About this task = The expected output is each line in the data below that includes the string "stronger".

** Opening Records provided block **

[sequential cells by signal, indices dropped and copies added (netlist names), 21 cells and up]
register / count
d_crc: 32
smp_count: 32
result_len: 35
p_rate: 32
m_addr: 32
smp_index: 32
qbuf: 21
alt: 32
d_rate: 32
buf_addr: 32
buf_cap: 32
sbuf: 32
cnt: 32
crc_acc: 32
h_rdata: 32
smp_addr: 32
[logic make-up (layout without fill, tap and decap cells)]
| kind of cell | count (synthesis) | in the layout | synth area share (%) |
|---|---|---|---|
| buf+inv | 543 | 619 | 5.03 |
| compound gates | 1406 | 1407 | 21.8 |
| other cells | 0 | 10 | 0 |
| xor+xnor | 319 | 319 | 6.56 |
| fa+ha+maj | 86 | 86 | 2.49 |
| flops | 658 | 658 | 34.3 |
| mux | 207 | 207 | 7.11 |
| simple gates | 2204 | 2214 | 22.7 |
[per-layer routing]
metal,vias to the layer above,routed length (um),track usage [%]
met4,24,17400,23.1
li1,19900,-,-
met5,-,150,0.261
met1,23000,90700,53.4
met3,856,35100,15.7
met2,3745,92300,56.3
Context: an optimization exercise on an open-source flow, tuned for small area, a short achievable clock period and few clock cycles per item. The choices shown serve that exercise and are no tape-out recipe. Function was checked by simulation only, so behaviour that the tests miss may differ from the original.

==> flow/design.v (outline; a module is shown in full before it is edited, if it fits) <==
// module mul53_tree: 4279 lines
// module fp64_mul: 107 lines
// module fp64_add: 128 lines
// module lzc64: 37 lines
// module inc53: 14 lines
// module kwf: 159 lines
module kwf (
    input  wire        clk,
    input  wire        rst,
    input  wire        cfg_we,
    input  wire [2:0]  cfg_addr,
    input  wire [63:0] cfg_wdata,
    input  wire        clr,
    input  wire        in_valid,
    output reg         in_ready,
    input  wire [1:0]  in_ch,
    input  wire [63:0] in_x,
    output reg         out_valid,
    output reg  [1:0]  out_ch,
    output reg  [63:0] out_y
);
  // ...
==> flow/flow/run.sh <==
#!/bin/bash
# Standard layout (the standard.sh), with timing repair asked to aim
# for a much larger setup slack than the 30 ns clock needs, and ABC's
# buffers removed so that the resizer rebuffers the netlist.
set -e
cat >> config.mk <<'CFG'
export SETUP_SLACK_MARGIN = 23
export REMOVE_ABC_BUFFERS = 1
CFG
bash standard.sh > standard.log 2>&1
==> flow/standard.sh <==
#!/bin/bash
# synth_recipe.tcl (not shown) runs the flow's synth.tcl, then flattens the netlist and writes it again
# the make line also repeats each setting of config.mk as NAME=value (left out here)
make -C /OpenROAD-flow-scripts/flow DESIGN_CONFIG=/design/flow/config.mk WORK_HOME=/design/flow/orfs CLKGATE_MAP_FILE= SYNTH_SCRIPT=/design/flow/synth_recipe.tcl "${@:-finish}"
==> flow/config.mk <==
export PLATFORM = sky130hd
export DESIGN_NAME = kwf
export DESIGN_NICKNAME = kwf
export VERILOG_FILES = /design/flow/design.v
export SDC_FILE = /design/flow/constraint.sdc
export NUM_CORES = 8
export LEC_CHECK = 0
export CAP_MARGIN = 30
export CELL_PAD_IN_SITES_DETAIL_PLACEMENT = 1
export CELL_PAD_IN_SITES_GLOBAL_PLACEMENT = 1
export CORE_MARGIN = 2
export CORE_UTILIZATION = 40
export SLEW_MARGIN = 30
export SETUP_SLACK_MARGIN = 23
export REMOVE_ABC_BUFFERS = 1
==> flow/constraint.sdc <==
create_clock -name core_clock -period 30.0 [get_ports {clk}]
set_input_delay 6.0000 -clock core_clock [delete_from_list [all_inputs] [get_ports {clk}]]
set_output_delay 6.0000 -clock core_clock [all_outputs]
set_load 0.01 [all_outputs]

** Closing Records provided block **
** Opening Records provided block **

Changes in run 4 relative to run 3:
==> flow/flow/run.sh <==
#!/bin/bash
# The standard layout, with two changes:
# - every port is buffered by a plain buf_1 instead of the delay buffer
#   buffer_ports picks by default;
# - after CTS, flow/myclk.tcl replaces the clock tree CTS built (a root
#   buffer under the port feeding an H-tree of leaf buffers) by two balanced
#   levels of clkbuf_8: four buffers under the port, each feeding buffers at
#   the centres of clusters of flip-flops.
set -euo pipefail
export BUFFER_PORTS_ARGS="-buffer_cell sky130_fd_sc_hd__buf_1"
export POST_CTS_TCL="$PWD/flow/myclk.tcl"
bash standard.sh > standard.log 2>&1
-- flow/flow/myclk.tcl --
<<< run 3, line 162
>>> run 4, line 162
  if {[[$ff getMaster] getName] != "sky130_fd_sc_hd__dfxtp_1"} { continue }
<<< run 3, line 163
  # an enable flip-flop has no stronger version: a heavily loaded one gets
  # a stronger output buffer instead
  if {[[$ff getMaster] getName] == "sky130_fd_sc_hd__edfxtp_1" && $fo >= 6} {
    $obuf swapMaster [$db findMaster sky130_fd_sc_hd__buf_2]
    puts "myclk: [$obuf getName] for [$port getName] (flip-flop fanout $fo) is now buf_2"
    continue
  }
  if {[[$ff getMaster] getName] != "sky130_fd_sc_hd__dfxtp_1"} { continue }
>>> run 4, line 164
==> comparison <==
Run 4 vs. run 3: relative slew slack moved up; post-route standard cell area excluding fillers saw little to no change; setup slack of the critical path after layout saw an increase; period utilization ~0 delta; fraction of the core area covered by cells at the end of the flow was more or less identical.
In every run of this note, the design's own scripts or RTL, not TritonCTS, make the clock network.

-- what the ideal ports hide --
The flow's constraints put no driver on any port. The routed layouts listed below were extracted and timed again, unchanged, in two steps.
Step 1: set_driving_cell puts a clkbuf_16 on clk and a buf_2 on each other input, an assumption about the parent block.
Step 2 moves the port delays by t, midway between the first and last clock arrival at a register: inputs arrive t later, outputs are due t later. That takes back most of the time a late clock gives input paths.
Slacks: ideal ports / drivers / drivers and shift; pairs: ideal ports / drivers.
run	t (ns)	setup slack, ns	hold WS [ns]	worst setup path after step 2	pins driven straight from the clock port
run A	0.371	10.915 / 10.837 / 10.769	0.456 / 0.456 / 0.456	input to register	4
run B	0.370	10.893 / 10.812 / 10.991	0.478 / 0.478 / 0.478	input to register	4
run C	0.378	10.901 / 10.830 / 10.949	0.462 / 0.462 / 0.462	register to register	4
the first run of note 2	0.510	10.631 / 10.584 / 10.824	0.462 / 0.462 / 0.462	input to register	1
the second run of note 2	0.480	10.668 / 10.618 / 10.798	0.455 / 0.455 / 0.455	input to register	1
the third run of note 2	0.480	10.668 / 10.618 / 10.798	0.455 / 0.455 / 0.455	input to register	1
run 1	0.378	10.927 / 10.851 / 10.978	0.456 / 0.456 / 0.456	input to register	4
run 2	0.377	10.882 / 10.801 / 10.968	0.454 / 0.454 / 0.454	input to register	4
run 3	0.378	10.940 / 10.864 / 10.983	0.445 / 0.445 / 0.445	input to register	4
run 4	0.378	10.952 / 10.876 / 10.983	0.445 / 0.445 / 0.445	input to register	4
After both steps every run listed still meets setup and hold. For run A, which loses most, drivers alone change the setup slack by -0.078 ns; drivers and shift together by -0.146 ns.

** Closing Records provided block **
** Opening Records provided block **

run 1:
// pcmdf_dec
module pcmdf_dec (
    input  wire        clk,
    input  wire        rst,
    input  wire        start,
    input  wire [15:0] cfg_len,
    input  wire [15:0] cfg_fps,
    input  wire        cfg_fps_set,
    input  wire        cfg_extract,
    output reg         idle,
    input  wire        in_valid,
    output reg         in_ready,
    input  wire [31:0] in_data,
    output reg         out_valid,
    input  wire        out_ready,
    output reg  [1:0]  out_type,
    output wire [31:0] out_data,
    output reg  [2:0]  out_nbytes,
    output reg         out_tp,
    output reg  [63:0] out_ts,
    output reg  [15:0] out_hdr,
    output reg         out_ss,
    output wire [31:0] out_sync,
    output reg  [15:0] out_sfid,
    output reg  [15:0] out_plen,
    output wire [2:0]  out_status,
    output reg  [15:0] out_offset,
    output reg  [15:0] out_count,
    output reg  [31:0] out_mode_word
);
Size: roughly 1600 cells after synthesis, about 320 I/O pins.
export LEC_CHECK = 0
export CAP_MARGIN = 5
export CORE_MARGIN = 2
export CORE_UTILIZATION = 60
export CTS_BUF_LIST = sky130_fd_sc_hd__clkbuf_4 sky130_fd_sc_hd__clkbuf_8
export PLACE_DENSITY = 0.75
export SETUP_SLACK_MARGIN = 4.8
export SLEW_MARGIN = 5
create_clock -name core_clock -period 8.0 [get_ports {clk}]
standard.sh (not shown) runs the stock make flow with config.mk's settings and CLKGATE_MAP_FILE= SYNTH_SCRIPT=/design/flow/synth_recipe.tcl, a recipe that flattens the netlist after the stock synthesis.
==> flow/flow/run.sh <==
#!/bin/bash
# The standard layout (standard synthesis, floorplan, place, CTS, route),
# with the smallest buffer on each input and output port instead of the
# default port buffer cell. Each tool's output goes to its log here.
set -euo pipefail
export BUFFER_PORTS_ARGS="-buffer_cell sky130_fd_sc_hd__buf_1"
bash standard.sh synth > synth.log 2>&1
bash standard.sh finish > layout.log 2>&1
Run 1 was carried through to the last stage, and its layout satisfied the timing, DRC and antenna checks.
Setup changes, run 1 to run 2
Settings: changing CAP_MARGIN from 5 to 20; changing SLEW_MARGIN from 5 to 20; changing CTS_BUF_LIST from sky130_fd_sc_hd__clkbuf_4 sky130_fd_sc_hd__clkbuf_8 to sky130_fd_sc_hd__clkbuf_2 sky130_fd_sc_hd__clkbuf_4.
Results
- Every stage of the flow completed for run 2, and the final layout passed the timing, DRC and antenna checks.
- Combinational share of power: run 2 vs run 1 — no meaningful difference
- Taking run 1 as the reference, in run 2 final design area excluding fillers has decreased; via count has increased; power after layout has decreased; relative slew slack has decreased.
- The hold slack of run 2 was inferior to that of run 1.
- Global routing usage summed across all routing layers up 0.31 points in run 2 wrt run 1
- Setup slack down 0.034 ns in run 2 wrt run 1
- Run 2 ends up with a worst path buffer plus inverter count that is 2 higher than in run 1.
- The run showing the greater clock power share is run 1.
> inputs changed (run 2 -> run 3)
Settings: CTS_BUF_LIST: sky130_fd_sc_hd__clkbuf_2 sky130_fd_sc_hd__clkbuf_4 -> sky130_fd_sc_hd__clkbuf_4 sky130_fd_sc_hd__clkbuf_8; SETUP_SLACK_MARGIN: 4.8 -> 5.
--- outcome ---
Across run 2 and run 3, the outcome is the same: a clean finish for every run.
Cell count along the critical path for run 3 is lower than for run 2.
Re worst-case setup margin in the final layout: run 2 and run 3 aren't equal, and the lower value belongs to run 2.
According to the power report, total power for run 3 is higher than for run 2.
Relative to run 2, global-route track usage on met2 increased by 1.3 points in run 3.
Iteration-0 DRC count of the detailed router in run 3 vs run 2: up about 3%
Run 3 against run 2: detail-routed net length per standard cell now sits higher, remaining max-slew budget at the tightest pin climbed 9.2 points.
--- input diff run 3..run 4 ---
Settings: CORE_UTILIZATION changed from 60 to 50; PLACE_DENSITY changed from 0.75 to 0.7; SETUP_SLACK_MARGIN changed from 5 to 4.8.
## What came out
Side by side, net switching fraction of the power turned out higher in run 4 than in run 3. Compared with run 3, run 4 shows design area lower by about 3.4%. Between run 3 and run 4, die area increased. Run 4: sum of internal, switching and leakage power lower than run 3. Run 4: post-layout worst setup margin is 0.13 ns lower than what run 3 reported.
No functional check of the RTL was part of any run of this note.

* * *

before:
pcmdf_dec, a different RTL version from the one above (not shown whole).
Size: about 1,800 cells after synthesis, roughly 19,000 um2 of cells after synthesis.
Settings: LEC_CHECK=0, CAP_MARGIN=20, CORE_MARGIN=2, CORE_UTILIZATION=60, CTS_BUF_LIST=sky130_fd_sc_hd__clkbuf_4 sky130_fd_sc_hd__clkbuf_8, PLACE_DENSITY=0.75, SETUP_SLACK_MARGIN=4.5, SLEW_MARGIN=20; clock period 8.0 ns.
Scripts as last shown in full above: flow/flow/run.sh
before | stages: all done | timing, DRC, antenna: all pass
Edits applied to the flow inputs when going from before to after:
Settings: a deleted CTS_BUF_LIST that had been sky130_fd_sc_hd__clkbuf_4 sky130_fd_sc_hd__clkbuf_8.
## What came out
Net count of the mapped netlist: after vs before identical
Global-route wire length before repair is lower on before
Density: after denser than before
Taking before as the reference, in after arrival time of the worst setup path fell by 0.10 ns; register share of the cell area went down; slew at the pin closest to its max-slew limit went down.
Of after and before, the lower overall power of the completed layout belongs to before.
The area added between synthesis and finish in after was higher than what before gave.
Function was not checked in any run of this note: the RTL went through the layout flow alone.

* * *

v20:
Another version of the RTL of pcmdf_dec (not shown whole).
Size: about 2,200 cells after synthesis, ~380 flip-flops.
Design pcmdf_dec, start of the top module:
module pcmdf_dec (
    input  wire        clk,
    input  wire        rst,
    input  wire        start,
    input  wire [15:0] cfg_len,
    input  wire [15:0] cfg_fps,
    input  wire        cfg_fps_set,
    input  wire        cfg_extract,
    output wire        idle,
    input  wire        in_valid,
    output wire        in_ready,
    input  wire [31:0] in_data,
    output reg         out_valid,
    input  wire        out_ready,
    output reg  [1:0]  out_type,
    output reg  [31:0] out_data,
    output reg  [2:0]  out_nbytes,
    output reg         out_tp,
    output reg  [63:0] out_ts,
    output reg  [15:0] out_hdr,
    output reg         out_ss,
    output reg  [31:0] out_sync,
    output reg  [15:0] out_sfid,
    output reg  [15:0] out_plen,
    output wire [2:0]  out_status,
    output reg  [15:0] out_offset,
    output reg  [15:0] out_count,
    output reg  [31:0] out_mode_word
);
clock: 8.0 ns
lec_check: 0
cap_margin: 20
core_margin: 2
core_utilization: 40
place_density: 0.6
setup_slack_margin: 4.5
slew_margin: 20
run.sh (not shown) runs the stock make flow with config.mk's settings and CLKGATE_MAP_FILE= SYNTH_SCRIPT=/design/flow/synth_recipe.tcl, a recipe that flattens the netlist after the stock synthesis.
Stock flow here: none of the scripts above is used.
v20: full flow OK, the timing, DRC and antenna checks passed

** Closing Records provided block **

Result of the task =
  # an enable flip-flop has no stronger version: a heavily loaded one gets
  # a stronger output buffer instead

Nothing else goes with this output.